### Supplied data ###

File: config.mk
export PLATFORM = sky130hd
export DESIGN_NAME = erm16_io_bridge
export DESIGN_NICKNAME = d
export VERILOG_FILES = /design/src/rtl/erm16_io_bridge.sv
export SDC_FILE = /design/constraint.sdc
export NUM_CORES = 1
export LEC_CHECK = 0
export CORE_ASPECT_RATIO = 1.25
export CORE_UTILIZATION = 34
export DETAILED_ROUTE_END_ITERATION = 7
export SYNTH_ARGS = -nofsm -noshare
export SYNTH_HDL_FRONTEND = slang
export SYNTH_SLANG_ARGS = --single-unit
export TNS_END_PERCENT = 100
File: constraint.sdc
create_clock -name clk -period 6.86 [get_ports clk]
set_input_delay 1.029 -clock clk [delete_from_list [all_inputs] [get_ports clk]]
set_output_delay 1.029 -clock clk [all_outputs]
set_load 0.05 [all_outputs]
File: src/rtl/erm16_io_bridge.sv
// erm16_io_bridge: splits ERM16 core traffic between external memory and a 4-register I/O space
// (TX FIFO, synchronized input port, status, control). Optional: `define ERM16_IO_TXDONE_IRQ_EN.
module erm16_io_bridge #(
  parameter int FIFO_DEPTH = 8,
  parameter int DW         = 16
) (
  input  logic          clk,
  input  logic          rst,
  input  logic [DW-1:0] addr,
  input  logic [DW-1:0] wdata,
  input  logic          wrmem,
  input  logic          ioe,
  input  logic          intreq,
  input  logic [DW-1:0] mem_rdata,
  output logic          mem_we,
  output logic [DW-1:0] cpu_di,
  input  logic [DW-1:0] in_port,
  output logic          out_valid,
  output logic [DW-1:0] out_data,
  input  logic          out_ready,
  output logic          int_out
);

  localparam int AW = $clog2(FIFO_DEPTH);
  localparam logic [AW:0] PTR_ONE = (AW+1)'(1);

  localparam logic [1:0] A_TXDATA = 2'd0;
  localparam logic [1:0] A_STATUS = 2'd1;
  localparam logic [1:0] A_INPORT = 2'd2;
  localparam logic [1:0] A_CTRL   = 2'd3;

  logic [AW:0]   wr_ptr, rd_ptr;
  logic [AW-1:0] wr_idx, rd_idx;
  logic [DW-1:0] fifo_mem [FIFO_DEPTH];

  logic          ioe_q, wr_q, intreq_q;
  logic          ovf, irq_pend, txdone, int_q;
  logic [DW-1:0] io_rdata_q, in_meta, in_sync;
  logic [DW-1:0] regsel;

  logic empty, full;
  logic io_wr, push_req, push, pop, ctrl_wr;
  logic ovf_nxt, irq_nxt, txdone_nxt;

  // I/O space decodes only addr[1:0]; upper bits alias by design.
  logic unused_addr_hi;
  assign unused_addr_hi = ^addr[DW-1:2];

  assign wr_idx = wr_ptr[AW-1:0];
  assign rd_idx = rd_ptr[AW-1:0];
  assign empty  = (wr_ptr == rd_ptr);
  assign full   = (wr_idx == rd_idx) && (wr_ptr[AW] != rd_ptr[AW]);

  assign io_wr    = ioe & wrmem & ~wr_q;
  assign push_req = io_wr & (addr[1:0] == A_TXDATA);
  assign push     = push_req & ~full;
  assign pop      = ~empty & out_ready;
  assign ctrl_wr  = io_wr & (addr[1:0] == A_CTRL);

  // Set terms dominate clear terms for every sticky flag.
  assign ovf_nxt = (push_req & full) | (ovf & ~(ctrl_wr & wdata[0]));
  assign irq_nxt = (intreq & ~intreq_q) | (irq_pend & ~(ctrl_wr & wdata[1]));

`ifdef ERM16_IO_TXDONE_IRQ_EN
  assign txdone_nxt = (pop & ~push & ((rd_ptr + PTR_ONE) == wr_ptr))
                    | (txdone & ~(ctrl_wr & wdata[2]));
`else
  assign txdone_nxt = 1'b0;
`endif

  always_comb begin
    regsel = '0;
    case (addr[1:0])
      A_STATUS: regsel = {11'b0, txdone, ovf, irq_pend, full, empty};
      A_INPORT: regsel = in_sync;
      default:  regsel = '0;
    endcase
  end

  always_ff @(posedge clk) begin
    if (rst) begin
      wr_ptr     <= '0;
      rd_ptr     <= '0;
      ioe_q      <= 1'b0;
      io_rdata_q <= '0;
      // Holding wr_q high across reset keeps a still-asserted wrmem from counting as a new write.
      wr_q       <= wrmem;
      intreq_q   <= 1'b0;
      ovf        <= 1'b0;
      irq_pend   <= 1'b0;
      txdone     <= 1'b0;
      int_q      <= 1'b0;
      in_meta    <= '0;
      in_sync    <= '0;
    end else begin
      if (push) wr_ptr <= wr_ptr + PTR_ONE;
      if (pop)  rd_ptr <= rd_ptr + PTR_ONE;
      ioe_q      <= ioe;
      io_rdata_q <= regsel;
      wr_q       <= wrmem;
      intreq_q   <= intreq;
      ovf        <= ovf_nxt;
      irq_pend   <= irq_nxt;
      txdone     <= txdone_nxt;
      int_q      <= irq_nxt | txdone_nxt;
      in_meta    <= in_port;
      in_sync    <= in_meta;
    end
  end

  always_ff @(posedge clk) begin
    if (push) fifo_mem[wr_idx] <= wdata;
  end

  assign mem_we    = wrmem & ~ioe;
  assign cpu_di    = ioe_q ? io_rdata_q : mem_rdata;
  assign out_valid = ~empty;
  assign out_data  = empty ? '0 : fifo_mem[rd_idx];
  // Single flop drives the interrupt pin so it cannot glitch between flag updates.
  assign int_out   = int_q;

endmodule

==> flow_summary_export.csv, run 1 <==
group,metric,value,unit
cells_and_area,area_growth,24.9,%
die,die_y,166,µm
timing,timing.fmax,0.254,GHz
die,num_rows,59,
die,pin_count,105,
timing,finClkSkew,0.0105,ns
timing,layout_min_cycle_time,3.94,ns
power_and_ir_drop,ir_worst_vdd,0.178,mV
route,num_vias,3731,
synthesis,postSynthCellCount,422,
power_and_ir_drop,seqPwrFrac,53.0,%
cells_and_area,design_area,9110,µm²
power_and_ir_drop,p_sw_share,22.8,%
clock_tree,cts-root-buf,"clkbuf_16",
power_and_ir_drop,p_per_area,259,nW/µm²
synthesis,synth_seq_cells,192,
route,drc,0,
critical_path,cp-start-kind,"flip-flop",
die,die_w,133,µm
synthesis,yosys_warnings,0,
route,firstDrtPassIters,4,
timing,hold_viol_final,0,
clock_tree,hold_buffers,0,
synthesis,synth_edf_count,128,
cells_and_area,drive_gt1_share,20.0,%
placement,place_congestion,0.681,
placement,post-dp-hpwl,8350,µm
synthesis,yosysMostFrequentCell,"edfxtp_1",
synthesis,syn_area,7300,µm²
synthesis,ys.flop_type,"edfxtp_1",
timing,hold_slack,0.428,ns
clock_tree,clock_sinks,192,
power_and_ir_drop,p_leak,3.01,nW
clock_tree,clk_latency,0.43,ns
critical_path,crit_fanout,17,
route,totalWireLength,13600,µm
synthesis,synth_commonest_cells,"128 x edfxtp_1, 64 x dfxtp_1, 39 x nor2b_1",
timing,rsz0062_at_grt,"false",
route,drtIter0Drc,158,
synthesis,synthesis.nets,498,
placement,io_buffers,90,
synthesis,synthDistinctLibCells,40,
critical_path,cp.required,5.83,ns
critical_path,r2r_setup_slack,4.09,ns
synthesis,synth_seq_area_share,70.2,%
global_routing,grt_pass1_vias,3918,
critical_path,arrival,2.91,ns
clock_tree,clockBufferDepth,2,
clock_tree,cts_resized,0,
synthesis,synthArstFlopShare,0,%
synthesis,synth_top_area_cell,"edfxtp_1",
cells_and_area,finalNetCount,592,
timing,tightest_slew,1.03,ns
global_routing,antenna_found_initial,0,
timing,slew_viol_final,0,
clock_tree,cts_inserted_buffers,17,
die,core-area,21000,µm²
placement,placed_cell_area,8530,µm²
clock_tree,cts_tree,"done",
die,start_util,34.8,%
min_path,hold_path.class,"reg2reg",
power_and_ir_drop,p_clk_share,40.5,%
clock_tree,clkTransAtPathRegs,0.07,ns
clock_tree,postCtsSetupBuffers,0,
global_routing,grt_max_degree,53,
route,post_drt_wl_per_cell,16.9,µm
timing,post-route-period-util,57.5,%
global_routing,gr-total-overflow,0,
synthesis,syn_avg_cell_area,17.3,µm²
clock_tree,htreeDepth,4,
timing,timing.setup.tns,0,ns
critical_path,criticalPathCategory,"reg2out",
route,avgViaCountPerCell,4.65,
power_and_ir_drop,power_switching,0.538,mW
power_and_ir_drop,cell_internal_pwr,1.82,mW
placement,dp_slack,3.12,ns
global_routing,grt_pass1_wl,21400,µm
job,max-cap-violations,0,
power_and_ir_drop,combinationalPowerShare,6.5,%
critical_path,cp-end-kind,"output port",
timing,worst_slack,2.92,ns
power_and_ir_drop,total_power,2.36,mW
die,die_area,22100,µm²
run_status,status,"finished, final reports clean",
synthesis,ys_top_cells_by_area,"edfxtp_1 53%, dfxtp_1 18%, mux4_2 9.9%, nor2b_1 3.3%, mux2i_1 2.5%",
cells_and_area,n_antenna_cell,0,
timing,finalSetupViolations,0,
global_routing,grtUsageTotal,13.0,%
route,drtAntennaViolNets,0,
timing,relSlewSlack,31.2,%
synthesis,yosysTopAreaCellShare,52.7,%
-- cell type report --
| class | count | area [µm²] |
|---|---|---|
| Timing Repair Buffer | 98 | 956 |
| Multi-Input combinational cell | 203 | 2090 |
| Clock inverter | 14 | 133 |
| Tap cell | 274 | 343 |
| Sequential cell | 192 | 5130 |
| Clock buffer | 18 | 450 |
| Fill cell | 1853 | 11900 |
| Inverter | 4 | 15.0 |
-- cell families after synthesis --
kind of cell,Yosys count,synth area share (%)
flip-flops,192,70.2
AO/OA/AOI/OAI,16,1.53
multiplexers,68,15.1
AND/OR/NAND/NOR,107,9.11
adder cells (fa/ha/maj),6,1.03
buffers and inverters,27,1.78
XOR/XNOR,6,1.18
-- worst max-delay path, stage by stage (launching register included) --
cell and delay, ns:
dfxtp_1 0.68, xor2_2 0.26, nor4_4 0.38, buf_4 0.34, nor2_1 0.12, clkdlybuf4s50_1 0.71
-- power groups by stage --
stage,clock network [mW],registers (mW),logic [mW]
after global placement,0,1.28,0.152
after floorplan,0,1.27,0.0858
final,0.954,1.25,0.154
after global routing,1.02,1.25,0.164
after CTS,0.982,1.25,0.156
after detailed placement,0,1.28,0.155
-- state kept, by name, summed over array words and instances, names as in the netlist, named ones only --
name,cells
fifo_mem,128
in_meta,16
in_sync,16
int_out,1
intreq_q,1
io_rdata_q,16
ioe_q,1
ovf,1
rd_ptr,4
wr_ptr,4
wr_q,1
-- placed cells by master (no fill, tap or decap), drive strengths merged --
cell type and n:
edfxtp 128, clkdlybuf4s50 89, dfxtp 64, nor2b 40, mux4 32, nor2 28
mux2i 18, clkbuf 18, mux2 18, inv 14, and2 12, buf 9
ha 6, a22oi 5, nor4b 5, o21ai 5, xor2 5, and4b 4
nand2 4, a21oi 4, clkinv 4, or3 3, nand2b 3, nor4 3
nor3 3, nand4 2, xnor2 1, o41ai 1, a211o 1
-- final timing paths --
check                              start                        end  depth (start not counted)
setup / recovery  wr_ptr[0]$_SDFFE_PP0P_                out_data[5]                          5
hold / removal     in_sync[8]$_SDFF_PP0_   io_rdata_q[8]$_SDFF_PP0_                          1
setup reg to reg  wr_ptr[2]$_SDFFE_PP0P_  fifo_mem[3][10]$_DFFE_PP_                          4
hold reg to reg    in_sync[8]$_SDFF_PP0_   io_rdata_q[8]$_SDFF_PP0_                          1
-- stage by stage --
step,utilization (%),instances
2_1_floorplan,-,422
3_3_place_gp,40.7,771
4_1_cts,43.5,803
6_report,43.5,803
3_5_place_dp,40.7,771
5_1_grt,43.5,803
-- metal layers --
| metal | vias to the layer above | global-route usage [%] | share of wire (%) |
|---|---|---|---|
| li1 | 1774 | - | - |
| met1 | 1851 | 15.9 | 43 |
| met2 | 94 | 22.6 | 52 |
| met3 | 12 | 3.36 | 4.4 |
| met4 | 0 | 3.65 | 0.62 |
| met5 | - | 0 | 0 |
(Power assumes the default switching activity.)
==> run 2: changes to the inputs <==
==> constraint.sdc (replaced) <==
create_clock -name clk -period 4.1 [get_ports clk]
set_input_delay 0.615 -clock clk [delete_from_list [all_inputs] [get_ports clk]]
set_output_delay 0.615 -clock clk [all_outputs]
set_load 0.05 [all_outputs]
==> flow_summary_export.csv, run 2 (synthesis results as in run 1) <==
group,metric,value,unit
route,num_vias,3796,
die,num_rows,59,
clock_tree,clk_latency,0.43,ns
route,drtAntennaViolNets,0,
route,drtIter0Drc,196,
route,post_drt_wl_per_cell,17.1,µm
clock_tree,clock_sinks,192,
min_path,hold_path.class,"reg2reg",
global_routing,grtUsageTotal,13.5,%
min_path,whs_path_depth,1,
critical_path,criticalPathCategory,"reg2out",
clock_tree,clockBufferDepth,2,
cells_and_area,fin_cells,808,
timing,timing.fmax,0.282,GHz
timing,rsz0062_at_grt,"false",
global_routing,grt_max_degree,53,
critical_path,cpMaxStageDelayCell,"dfxtp_1",
route,avgViaCountPerCell,4.70,
die,pin_count,105,
timing,timing.setup.tns,0,ns
critical_path,cp_cell_sequence,"xor2_4 > nor4_4 > buf_4 > nor2_1 > clkdlybuf4s50_1",
clock_tree,postCtsSetupBuffers,0,
power_and_ir_drop,p_per_area,438,nW/µm²
power_and_ir_drop,p_leak,3.05,nW
die,die_w,133,µm
clock_tree,cts_resized,0,
critical_path,arrival,2.93,ns
die,start_util,34.8,%
die,core-area,21000,µm²
cells_and_area,area_growth,25.9,%
clock_tree,cts_tree,"done",
power_and_ir_drop,ir_worst_vdd,0.302,mV
critical_path,cp.required,3.48,ns
critical_path,max_stage_delay,0.76,ns
timing,finalSetupViolations,0,
clock_tree,htreeDepth,4,
route,firstDrtPassIters,4,
job,max-cap-violations,0,
cells_and_area,n_antenna_cell,0,
placement,place_congestion,0.680,
clock_tree,cts_inserted_buffers,17,
clock_tree,cts-root-buf,"clkbuf_16",
clock_tree,clkTransAtPathRegs,0.07,ns
clock_tree,hold_buffers,0,
timing,post-route-period-util,86.4,%
cells_and_area,regMostFlops,"fifo_mem",
run_status,status,"finished, final reports clean",
die,die_area,22100,µm²
critical_path,r2r_cells,5,
route,totalWireLength,13800,µm
power_and_ir_drop,total_power,4.02,mW
critical_path,crit_fanout,17,
cells_and_area,drive_gt1_share,20.4,%
placement,io_buffers,90,
route,drc,0,
cells_and_area,fillers,1887,
placement,post-dp-hpwl,8740,µm
cells_and_area,final_common_cell,"edfxtp_1",
critical_path,cp-end-kind,"output port",
cells_and_area,finalNetCount,597,
timing,relSlewSlack,43.7,%
timing,slew_viol_final,0,
cells_and_area,design_area,9180,µm²
timing,tightest_slew,0.843,ns
cells_and_area,final_cell_mix,"128 x edfxtp_1, 89 x clkdlybuf4s50_1, 63 x dfxtp_1, 39 x nor2b_1, 32 x mux4_2",
cells_and_area,largest_reg_flops,128,
timing,layout_min_cycle_time,3.54,ns
die,die_y,166,µm
placement,place_inst,776,
timing,hold_viol_final,0,
global_routing,grt_pass1_vias,4115,
critical_path,cp-start-kind,"flip-flop",
placement,placed_cell_area,8570,µm²
global_routing,gr-total-overflow,0,
timing,finClkSkew,0.00720,ns
timing,hold_slack,0.427,ns
global_routing,antenna_found_initial,0,
global_routing,grt_pass1_wl,22200,µm
run 2: cell count changes in the layout (fill, tap and decap cells not counted), sizes merged:
cell / before / now
bufinv: 0 / 1
inv: 14 / 12
clkbuf: 18 / 20
clkinv: 4 / 3
buf: 9 / 14
run 2: layout make-up:
class / instances / area, µm² / area share (%)
Sequential cell: 192 / 5130 / 55.8
Multi-Input combinational cell: 203 / 2080 / 22.6
Clock inverter: 12 / 136 / 1.49
Clock buffer: 20 / 478 / 5.21
Inverter: 4 / 15.0 / 0.164
Tap cell: 274 / 343 / 3.73
Timing Repair Buffer: 103 / 1010 / 11.0
run 2: final timing paths:
| kind | start | end | slack (ns) |
|---|---|---|---|
| worst min register to register | in_sync[15]$_SDFF_PP0_ | io_rdata_q[15]$_SDFF_PP0_ | 0.43 |
| worst max register to register | wr_ptr[0]$_SDFFE_PP0P_ | fifo_mem[4][8]$_DFFE_PP_ | 1.32 |
| worst max-delay path | wr_ptr[1]$_SDFFE_PP0P_ | out_data[4] | 0.56 |
| worst min-delay path | in_sync[15]$_SDFF_PP0_ | io_rdata_q[15]$_SDFF_PP0_ | 0.43 |
run 2: metal layers:
| metal | track usage [%] | part of all wire, % | routed length (µm) | up-vias |
|---|---|---|---|---|
| met4 | 4.55 | 1.3 | 183 | 0 |
| met2 | 23.5 | 52 | 7190 | 97 |
| li1 | - | - | - | 1780 |
| met5 | 0 | 0 | 0 | - |
| met1 | 16.0 | 42 | 5830 | 1905 |
| met3 | 3.57 | 4.4 | 603 | 14 |
run 2: report_power, final:
part | total, mW | internal [mW] | switching (mW)
Sequential | 2.09 | 2.08 | 0.0100
Combinational | 0.259 | 0.121 | 0.138
Clock | 1.67 | 0.935 | 0.739
Total | 4.02 | 3.14 | 0.887
run 2: critical path: cells and delay by family (launching register included):
kind,cells,cell delay (ns)
XOR/XNOR,1,0.22
buffers and inverters,2,1.03
flip-flops,1,0.76
AND/OR/NAND/NOR,2,0.49
run 2: through the flow:
step,worst slack (ns),util [%]
global placement,1.02,40.9
finish,0.558,43.8
global route,0.435,43.8
floorplan,0.893,-
CTS,0.525,43.8
detailed placement,0.882,40.9
==> run 3: changes to the inputs <==
--- a/config.mk
+++ b/config.mk
@@ -5,9 +5,14 @@
 export SDC_FILE = /design/constraint.sdc
 export NUM_CORES = 1
 export LEC_CHECK = 0
+export CELL_PAD_IN_SITES_DETAIL_PLACEMENT = 1
+export CELL_PAD_IN_SITES_GLOBAL_PLACEMENT = 2
 export CORE_ASPECT_RATIO = 1.25
 export CORE_UTILIZATION = 34
 export DETAILED_ROUTE_END_ITERATION = 7
+export DONT_BUFFER_PORTS = 1
+export PLACE_DENSITY_LB_ADDON = 0.1
+export SKIP_CTS_REPAIR_TIMING = 1
 export SYNTH_ARGS = -nofsm -noshare
 export SYNTH_HDL_FRONTEND = slang
 export SYNTH_SLANG_ARGS = --single-unit
==> flow_summary_export.csv, run 3 (synthesis results as in run 1) <==
group,metric,value,unit
run_status,status,"finished, final reports clean",
critical_path,r2r_setup_slack,1.23,ns
clock_tree,clockBufferDepth,2,
cells_and_area,final_cell_mix,"128 x edfxtp_1, 63 x dfxtp_1, 39 x nor2b_1, 32 x mux4_2, 28 x nor2_1",
route,totalWireLength,14200,µm
job,max-cap-violations,0,
critical_path,cp-end-kind,"output port",
power_and_ir_drop,p_leak,2.73,nW
route,num_vias,3466,
clock_tree,cts_tree,"done",
cells_and_area,utilization,39.7,%
clock_tree,cts_inserted_buffers,17,
timing,slew_viol_final,0,
critical_path,cp-start-kind,"flip-flop",
clock_tree,cts-root-buf,"clkbuf_16",
critical_path,criticalPathCategory,"reg2out",
die,num_rows,59,
critical_path,r2r_cells,5,
timing,post-route-period-util,77.9,%
cells_and_area,final-seq-area,5130,µm²
critical_path,cp_cell_sequence,"xor2_2 > nor4_4 > buf_4 > nor2_1",
cells_and_area,drive_gt1_share,25.5,%
min_path,hold_path.class,"in2reg",
global_routing,antenna_found_initial,0,
cells_and_area,final_common_cell,"edfxtp_1",
cells_and_area,fillers,2078,
min_path,whs_path_depth,0,
route,firstDrtPassIters,4,
global_routing,grtUsageTotal,13.9,%
global_routing,gr-total-overflow,0,
cells_and_area,area_growth,14.0,%
timing,worst_slack,0.905,ns
clock_tree,clkTransAtPathRegs,0.07,ns
critical_path,max_stage_delay,0.74,ns
timing,finalSetupViolations,0,
critical_path,crit_fanout,14,
clock_tree,clk_latency,0.42,ns
cells_and_area,n_antenna_cell,0,
route,drtIter0Drc,168,
timing,timing.setup.tns,0,ns
route,drc,0,
timing,timing.fmax,0.313,GHz
die,pin_count,105,
die,die_y,166,µm
cells_and_area,regMostFlops,"fifo_mem",
global_routing,grt_max_degree,53,
die,die_area,22100,µm²
cells_and_area,largest_reg_flops,128,
placement,dp_slack,1.14,ns
die,start_util,34.8,%
die,die_w,133,µm
global_routing,grt_pass1_vias,3753,
power_and_ir_drop,p_per_area,468,nW/µm²
route,drtAntennaViolNets,0,
placement,post-dp-hpwl,8800,µm
critical_path,cp.required,3.48,ns
critical_path,arrival,2.58,ns
min_path,holdCritStartpoint,"wrmem",
power_and_ir_drop,ir_worst_vdd,0.285,mV
timing,layout_min_cycle_time,3.19,ns
timing,rsz0062_at_grt,"false",
placement,io_buffers,0,
global_routing,grt_pass1_wl,22400,µm
clock_tree,clock_sinks,192,
cells_and_area,finalNetCount,514,
placement,place_congestion,0.656,
critical_path,reg2reg_from,"wr_ptr[2]$_SDFFE_PP0P_",
timing,hold_viol_final,0,
min_path,whs_endpoint,"wr_q$_DFF_P_",
critical_path,startpoint,"wr_ptr[0]$_SDFFE_PP0P_",
route,avgViaCountPerCell,4.78,
clock_tree,htreeDepth,4,
die,core-area,21000,µm²
critical_path,r2r-end,"fifo_mem[2][5]$_DFFE_PP_",
cells_and_area,multiInputGateArea,2080,µm²
critical_path,cpMaxStageDelayCell,"nor2_1",
route,post_drt_wl_per_cell,19.6,µm
timing,relSlewSlack,36.9,%
timing,tightest_slew,0.943,ns
timing,finClkSkew,0.00720,ns
[run 3: final cells by class]
type	instances	share of cell area (%)
clock buffer	19	5.58
clock inverter	13	1.71
inverter	4	0.180
multi-input combinational	203	25.0
sequential	192	61.6
tap	274	4.12
timing repair buffer	20	1.80
[run 3: power breakdown]
group / internal (mW) / leakage [nW] / total (mW) / switching [mW]
logic: 0.0513 / 0.764 / 0.152 / 0.101
clock network: 0.868 / 0.294 / 1.65 / 0.781
registers: 2.08 / 1.68 / 2.09 / 0.0125
[run 3: worst max-delay path by stage]
stage	cells past startpoint	to	slack, ns
after detailed placement	5	fifo_mem[2][10]$_DFFE_PP_	1.14
after CTS	4	out_data[12]	0.84
final	4	out_data[12]	0.91
after global placement	5	fifo_mem[1][10]$_DFFE_PP_	1.25
after floorplan	5	fifo_mem[0][0]$_DFFE_PP_	0.89
after global routing	4	out_data[12]	0.73
[run 3: metal layers]
metal  GRT usage (%)  wire length (µm)  up-vias  share of wire, %
met4            4.75               213        0               1.5
li1                -                 -     1621                 -
met2            22.8              7000       79                49
met3            3.79               612       13               4.3
met1            17.5              6350     1753                45
met5               0                 0        -                 0
[run 3: worst max-delay path, delay by kind of cell (launching register included)]
family | cells | cell delay (ns)
and+or+nand+nor | 2 | 0.85
DFF | 1 | 0.69
buffers and inverters | 1 | 0.22
xor gates and xnor gates | 1 | 0.39
[run 3: stage by stage]
step                      hold slack, ns  instances  area, µm²  power [mW]
after floorplan                    0.406        422       7300        2.28
after global placement             0.409        693       7710        2.29
after detailed placement           0.412        693       7710        2.29
after CTS                          0.192        725       8320        3.96
after global routing               0.187        725       8320        4.05
final                              0.215        725       8320        3.89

###

Reproduce exactly the section above that begins at the line containing "hold / removal" and ends at the line containing "-- metal layers", leaving out all other lines.

hold / removal     in_sync[8]$_SDFF_PP0_   io_rdata_q[8]$_SDFF_PP0_                          1
setup reg to reg  wr_ptr[2]$_SDFFE_PP0P_  fifo_mem[3][10]$_DFFE_PP_                          4
hold reg to reg    in_sync[8]$_SDFF_PP0_   io_rdata_q[8]$_SDFF_PP0_                          1
-- stage by stage --
step,utilization (%),instances
2_1_floorplan,-,422
3_3_place_gp,40.7,771
4_1_cts,43.5,803
6_report,43.5,803
3_5_place_dp,40.7,771
5_1_grt,43.5,803
-- metal layers --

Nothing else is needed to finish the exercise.